State and local officials say they need more help from the federal government to make sure they have enough money and personnel to care for their residents in case bird flu or some other sort of pandemic influenza crosses the Atlantic or Pacific oceans.

President Bush on Nov. 1 released his $7.1 billion pandemic and avian influenza strategy, $583 million of which is designated for state use in preparing for an epidemic. About $100 million is supposed to be used to help states complete and test their pandemic plans before a deadly outbreak strikes. Congress has yet to approve the funding.

Click here to read the national plan.

"We are woefully underfunded," said Dr. Rex Archer, president of the National Association of County and City Health Officials and health director of Kansas City, Mo. "The president's plan for pandemic influenza has some great points in it, frankly, many parts we should have started five years ago and we really need to get moving on.

"It recognizes that everything happens on the local level and that's where we save lives. Unfortunately, it doesn't put its money where its mouth is and doesn't actually fund the local levels to become better prepared," Archer said.

States are being asked to pay 75 cents of every $1 that's spent on medicines and vaccines stockpiled ahead of a pandemic flu; their tab would be about $510 million.

That's a real problem for many states already struggling with tight budgets, which is why the federal government needs to make sure states actually take the necessary steps to prepare, former New York City Health Commissioner Margaret Hamburg told FOX News.
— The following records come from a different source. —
### config.mk
export PLATFORM = sky130hd
export DESIGN_NAME = ftm_mode_ctrl
export DESIGN_NICKNAME = d
export VERILOG_FILES = /design/src/ftm_pkg.sv /design/src/ftm_mode_ctrl.sv
export SDC_FILE = /design/constraint.sdc
export NUM_CORES = 2
export LEC_CHECK = 0
export BUFFER_PORTS_ARGS = -buffer_cell sky130_fd_sc_hd__buf_2
export CAP_MARGIN = 10
export CORE_MARGIN = 3
export CORE_UTILIZATION = 40
export CTS_CLUSTER_SIZE = 25
export DETAILED_ROUTE_END_ITERATION = 8
export GPL_TIMING_DRIVEN = 0
export PLACE_DENSITY_LB_ADDON = 0.15
export SKIP_CTS_REPAIR_TIMING = 1
export SLEW_MARGIN = 30
export SYNTH_ARGS = -nofsm -noshare
export SYNTH_HDL_FRONTEND = slang
export SYNTH_SLANG_ARGS = --single-unit
### constraint.sdc
create_clock -name clk_sys -period 70.6 [get_ports clk_sys]
set_input_delay 14.12 -clock clk_sys [delete_from_list [all_inputs] [get_ports clk_sys]]
set_output_delay 14.12 -clock clk_sys [all_outputs]
set_load 0.02 [all_outputs]
### src/ftm_pkg.sv
package ftm_pkg;
   // timebase
   localparam int unsigned CLK_HZ              = 10_000_000;
   localparam int unsigned CLK_PERIOD_NS       = 100;
   // torch entry / shutdown delays, least times in ms
   localparam int unsigned TORCH_ENTRY_MS      = 5;
   localparam int unsigned SHUTDOWN_DELAY_MS   = 5;
   localparam int unsigned TORCH_ENTRY_CYC     = (TORCH_ENTRY_MS * 1_000_000 + CLK_PERIOD_NS - 1) / CLK_PERIOD_NS;
   localparam int unsigned SHUTDOWN_DELAY_CYC  = (SHUTDOWN_DELAY_MS * 1_000_000 + CLK_PERIOD_NS - 1) / CLK_PERIOD_NS;
   // flash timeout, nominal ms
   localparam int unsigned FLASH_TIMEOUT_MS    = 670;
   localparam int unsigned FLASH_TIMEOUT_CYC   = (FLASH_TIMEOUT_MS * 10_000) / (CLK_PERIOD_NS / 100) / 10 * 10;
   // minimum pwm high time, us
   localparam int unsigned PWM_MIN_HIGH_US     = 5;
   localparam int unsigned PWM_MIN_HIGH_CYC    = (PWM_MIN_HIGH_US * 1000 + CLK_PERIOD_NS - 1) / CLK_PERIOD_NS;
   // thermal thresholds, degrees C
   localparam int unsigned THERM_REG_C         = 100;
   localparam int unsigned THERM_SD_C          = 143;
   localparam int unsigned THERM_HYS_C         = 30;
   // duty / scale / temperature widths, thermal shift
   localparam int unsigned DUTY_W              = 8;
   localparam int unsigned FS_W                = 10;
   localparam int unsigned TEMP_W              = 8;
   localparam int unsigned THERM_SHIFT         = 1;
   // modes
   typedef enum logic [1:0] {
      FTM_SHUTDOWN,
      FTM_ACTIVE,
      FTM_FLASH,
      FTM_TORCH
   } ftm_mode_t;
endpackage : ftm_pkg

### src/ftm_mode_ctrl.sv
`timescale 1ns/10ps
// Overview of operation
// power-up holds shutdown until valid pulse
// short high pulse enters active mode
// flash request rising edge enters flash
// flash current is flash scale times duty
// high pulse over 5 ms requests torch
// long pulse fall clears current control
// torch current is torch scale times duty
// flash timeout turns flash current off
// flash at 100C reduces sink currents
// thermal shutdown at 143C, 30C hysteresis
// torch exits after 5 ms low
// host holds pwm high at least 5 us
// flash only while flash request high
// flash request low, 5 ms low: shutdown
// host pwm frequency above 15 kHz
// timeout latches until request re-armed
// duty is high time over period
module ftm_mode_ctrl #(
   parameter int unsigned TORCH_ENTRY_CYC   = ftm_pkg::TORCH_ENTRY_CYC,
   parameter int unsigned SHUTDOWN_CYC      = ftm_pkg::SHUTDOWN_DELAY_CYC,
   parameter int unsigned FLASH_TIMEOUT_CYC = ftm_pkg::FLASH_TIMEOUT_CYC,
   parameter int unsigned DUTY_W            = ftm_pkg::DUTY_W,
   parameter int unsigned FS_W              = ftm_pkg::FS_W,
   parameter int unsigned TEMP_W            = ftm_pkg::TEMP_W
) (
   // clock and reset
   input  wire logic                clk_sys,
   input  wire logic                arst_n,
   // host pins (asynchronous)
   input  wire logic                flash_request_pin,
   input  wire logic                dim_torch_pin,
   // full-scale settings and die temperature
   input  wire logic [FS_W-1:0]     flash_full_scale,
   input  wire logic [FS_W-1:0]     torch_full_scale,
   input  wire logic [TEMP_W-1:0]   die_temp,
   // sink current commands and status
   output logic [FS_W-1:0]          sink_channel_a,
   output logic [FS_W-1:0]          sink_channel_b,
   output ftm_pkg::ftm_mode_t       mode,
   output logic                     flash_timed_out,
   output logic                     thermal_shutdown
);
   localparam int CW = 32;

   // two-flop synchronisers for both pins
   logic [1:0] sync_flash;
   logic [1:0] sync_dim;
   always_ff @(posedge clk_sys or negedge arst_n) begin
      if (!arst_n) begin
         sync_flash <= 2'h0;
         sync_dim   <= 2'h0;
      end else begin
         sync_flash <= {sync_flash[0], flash_request_pin};
         sync_dim   <= {sync_dim[0], dim_torch_pin};
      end
   end
   wire logic fr = sync_flash[1];
   wire logic dm = sync_dim[1];

   // pin history, counters, duty measurement, mode
   logic                 fr_d, dm_d;
   logic [CW-1:0]        high_cnt, low_cnt, per_cnt, hi_acc, flash_cnt;
   logic [DUTY_W-1:0]    duty;
   ftm_pkg::ftm_mode_t   next_mode;
   logic                 next_fr_d, next_dm_d, next_timed_out, next_tsd;
   logic [CW-1:0]        next_high_cnt, next_low_cnt, next_per_cnt, next_hi_acc, next_flash_cnt;
   logic [DUTY_W-1:0]    next_duty;
   logic [FS_W-1:0]      next_sink;
   logic [FS_W+DUTY_W-1:0] prod;

   wire logic fr_rise  = fr & ~fr_d;
   wire logic dm_rise  = dm & ~dm_d;
   wire logic dm_fall  = ~dm & dm_d;
   wire logic long_hi  = dm_fall && (high_cnt >= CW'(TORCH_ENTRY_CYC));
   wire logic long_lo  = ~dm && (low_cnt >= CW'(SHUTDOWN_CYC));

   // next-state computation
   always_comb begin
      next_fr_d      = fr;
      next_dm_d      = dm;
      next_mode      = mode;
      next_timed_out = flash_timed_out;
      next_tsd       = thermal_shutdown;
      next_high_cnt  = dm ? ((dm_rise) ? CW'(1) : high_cnt + CW'(1)) : high_cnt;
      next_low_cnt   = dm ? '0 : ((low_cnt == '1) ? low_cnt : low_cnt + CW'(1));
      next_per_cnt   = per_cnt + CW'(1);
      next_hi_acc    = dm ? hi_acc + CW'(1) : hi_acc;
      next_duty      = duty;
      next_flash_cnt = flash_cnt;
      prod           = '0;
      next_sink      = '0;
      // duty update once per period at each rising edge
      if (dm_rise) begin
         if (per_cnt != '0)
            next_duty = DUTY_W'(((hi_acc << DUTY_W) - hi_acc) / per_cnt);
         next_per_cnt = CW'(1);
         next_hi_acc  = CW'(1);
      end
      // long pulse fall resets current control; torch entry
      if (long_hi && !fr) begin // see
         next_duty  = '0;
         // restart the period measurement so the long pulse never leaks into the first duty
         next_per_cnt = '0;
         next_hi_acc  = '0;
         next_mode  = ftm_pkg::FTM_TORCH;
      end else if (dm_fall && mode == ftm_pkg::FTM_SHUTDOWN) begin
         next_mode  = ftm_pkg::FTM_ACTIVE; // see
      end
      // flash request only acts while high
      if (fr_rise && mode != ftm_pkg::FTM_SHUTDOWN) begin
         next_mode      = ftm_pkg::FTM_FLASH;
         next_flash_cnt = '0;
         next_timed_out = 1'b0;
      end else if (!fr && mode == ftm_pkg::FTM_FLASH) begin
         next_mode = ftm_pkg::FTM_ACTIVE;
      end
      if (mode == ftm_pkg::FTM_FLASH && !flash_timed_out) begin
         next_flash_cnt = flash_cnt + CW'(1);
         if (flash_cnt + CW'(1) >= CW'(FLASH_TIMEOUT_CYC))
            next_timed_out = 1'b1; // see
      end
      // low for the shutdown delay with flash request low
      if (!fr && long_lo && mode != ftm_pkg::FTM_SHUTDOWN) begin // see
         next_mode = ftm_pkg::FTM_SHUTDOWN;
         next_duty = '0;
      end
      // thermal shutdown with hysteresis
      if (die_temp >= TEMP_W'(ftm_pkg::THERM_SD_C))
         next_tsd = 1'b1;
      else if (die_temp <= TEMP_W'(ftm_pkg::THERM_SD_C - ftm_pkg::THERM_HYS_C))
         next_tsd = 1'b0;
      // current scaling
      if (mode == ftm_pkg::FTM_FLASH && !flash_timed_out)
         prod = flash_full_scale * duty;
      else if (mode == ftm_pkg::FTM_TORCH)
         prod = torch_full_scale * duty;
      next_sink = prod[FS_W+DUTY_W-1:DUTY_W];
      // thermal regulation halves flash current at 100C; trades light for staying out of shutdown
      if (mode == ftm_pkg::FTM_FLASH && die_temp >= TEMP_W'(ftm_pkg::THERM_REG_C))
         next_sink = next_sink >> ftm_pkg::THERM_SHIFT;
      if (thermal_shutdown)
         next_sink = '0;
   end

   // registers
   always_ff @(posedge clk_sys or negedge arst_n) begin
      if (!arst_n) begin
         fr_d             <= 1'b0;
         dm_d             <= 1'b0;
         mode             <= ftm_pkg::FTM_SHUTDOWN;
         flash_timed_out  <= 1'b0;
         thermal_shutdown <= 1'b0;
         high_cnt         <= '0;
         low_cnt          <= '0;
         per_cnt          <= '0;
         hi_acc           <= '0;
         duty             <= '0;
         flash_cnt        <= '0;
         sink_channel_a   <= '0;
         sink_channel_b   <= '0;
      end else begin
         fr_d             <= next_fr_d;
         dm_d             <= next_dm_d;
         mode             <= next_mode;
         flash_timed_out  <= next_timed_out;
         thermal_shutdown <= next_tsd;
         high_cnt         <= next_high_cnt;
         low_cnt          <= next_low_cnt;
         per_cnt          <= next_per_cnt;
         hi_acc           <= next_hi_acc;
         duty             <= next_duty;
         flash_cnt        <= next_flash_cnt;
         sink_channel_a   <= next_sink;
         sink_channel_b   <= next_sink;
      end
   end
endmodule : ftm_mode_ctrl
"You cannot rely on states and localities to make individual decisions whether they need the medication and to pay for it," Hamburg said. "Right now there's an unfunded mandate on states and localities to purchase these critical drugs and vaccines and I think we can't afford to do that."

The H5N1 avian influenza virus, or "bird flu," — found predominantly in poultry but known to have jumped to animals like cats and pigs — has infected at least 130 people in five Asian countries and killed 69 of them. That's a better than 50 percent mortality rate. From China to Ukraine, birds are being killed by the millions to decrease the chances of human transmission.

According to the Health and Human Services Department, in theory the United States could see up to 722,000 pandemic influenza cases at the end of a six-week outbreak that could begin in a small Thai village before spreading to Europe and the United States. Within 16 weeks, 92 million Americans could be infected.

Health officials also fear that H5N1 could mutate, and if that happens, it could quickly be transmitted among humans, a scenario that would greatly increase the current percentage of mortalities. Many medical experts agree that even if bird flu proves not to be the next pandemic, the world is due for one or another strain of virus.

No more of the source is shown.